On Sun, Nov 26, 2006 at 09:33:09AM -0500, Elliotte Harold wrote:
What happens when libxml, invoked via xmlreader (itself invoked via 
PHP's XmlReader) detects a well-formedness error? How is the error 
reported to the client application?

  Either with the global default or with

In my experiments it seems that the read method merely returns false.

  no libxml2 always raise an error

that's true, is there a way to distinguish between this case and the 
simple end of the document?

  The reader end of document should not be a -1 return, but 0

A related question: Theoretically, the parser could report data up to 
the first error it finds. In my experiments with small documents, 
however, it actually errors out immediately.

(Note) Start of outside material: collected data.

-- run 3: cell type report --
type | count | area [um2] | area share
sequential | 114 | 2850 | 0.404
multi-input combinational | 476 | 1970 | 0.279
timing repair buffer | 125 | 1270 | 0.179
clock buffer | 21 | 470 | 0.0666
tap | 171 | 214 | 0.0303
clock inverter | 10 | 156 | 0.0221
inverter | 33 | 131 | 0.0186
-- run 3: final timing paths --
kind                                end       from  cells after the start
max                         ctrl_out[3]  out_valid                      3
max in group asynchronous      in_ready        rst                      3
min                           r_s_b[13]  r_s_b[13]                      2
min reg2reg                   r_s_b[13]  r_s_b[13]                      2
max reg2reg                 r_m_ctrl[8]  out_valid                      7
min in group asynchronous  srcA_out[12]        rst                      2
**config.mk**
```make
export PLATFORM = sky130hd
export DESIGN_NAME = rr_arbiter_8
export DESIGN_NICKNAME = d
export VERILOG_FILES = /design/src/rtl/rr_arbiter_8.sv
export SDC_FILE = /design/constraint.sdc
export NUM_CORES = 1
export LEC_CHECK = 0
export CORE_MARGIN = 10
export CORE_UTILIZATION = 45
export DETAILED_ROUTE_END_ITERATION = 8
export HOLD_SLACK_MARGIN = 0.06
export PLACE_DENSITY = 0.63
export SKIP_CTS_REPAIR_TIMING = 1
export SLEW_MARGIN = 0
export SYNTH_ARGS = -nofsm -noshare
export SYNTH_HDL_FRONTEND = slang
export SYNTH_SLANG_ARGS = --single-unit
export TNS_END_PERCENT = 20
```
**constraint.sdc**
```tcl
create_clock -name clk -period 11.7 [get_ports clk]
set_clock_uncertainty 0.15 [all_clocks]
set_input_delay 2.34 -clock clk [delete_from_list [all_inputs] [get_ports clk]]
set_output_delay 2.34 -clock clk [all_outputs]
set_load 0.05 [all_outputs]
```
File: config.mk
export PLATFORM = sky130hd
export DESIGN_NAME = qtree_match_wr
export DESIGN_NICKNAME = d
export VERILOG_FILES = /design/src/rtl/qtree_match_wr.sv
export SDC_FILE = /design/constraint.sdc
export NUM_CORES = 1
export LEC_CHECK = 0
export BUFFER_PORTS_ARGS = -buffer_cell sky130_fd_sc_hd__clkbuf_2
export CORE_ASPECT_RATIO = 1.25
export CORE_MARGIN = 8
export CORE_UTILIZATION = 55
export DETAILED_ROUTE_END_ITERATION = 6
export MAX_ROUTING_LAYER = met4
export PLACE_DENSITY_LB_ADDON = 0.3
export RECOVER_POWER = 100
export SKIP_LAST_GASP = 1
export SYNTH_ARGS = -nofsm -noshare
export SYNTH_HDL_FRONTEND = slang
export SYNTH_SLANG_ARGS = --single-unit
File: constraint.sdc
create_clock -name clk_i -period 2.85 [get_ports clk_i]
set_input_delay 0.4275 -clock clk_i [delete_from_list [all_inputs] [get_ports clk_i]]
set_output_delay 0.4275 -clock clk_i [all_outputs]
set_load 0.02 [all_outputs]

  I think a lot of what you are seeing is specific to PHP for which
unfortunately I can't comment.

I suspect the underlying 
parser is preparsing a large chunk of the document, caching it, and then 
doling it out a piece at a time. Thus it tends to detect errors 
prematurely. Is this accurate?

  That's how libxml2 operates underneath.

If so, is there a limit to how much it will preparse? I assume it's not 
loading the whole document into a DOM first, and then iterating through 

  No unless you ask for it. The amount buffered depends on a number of factors
mostly the document, and poitentailly other things like RNG validation.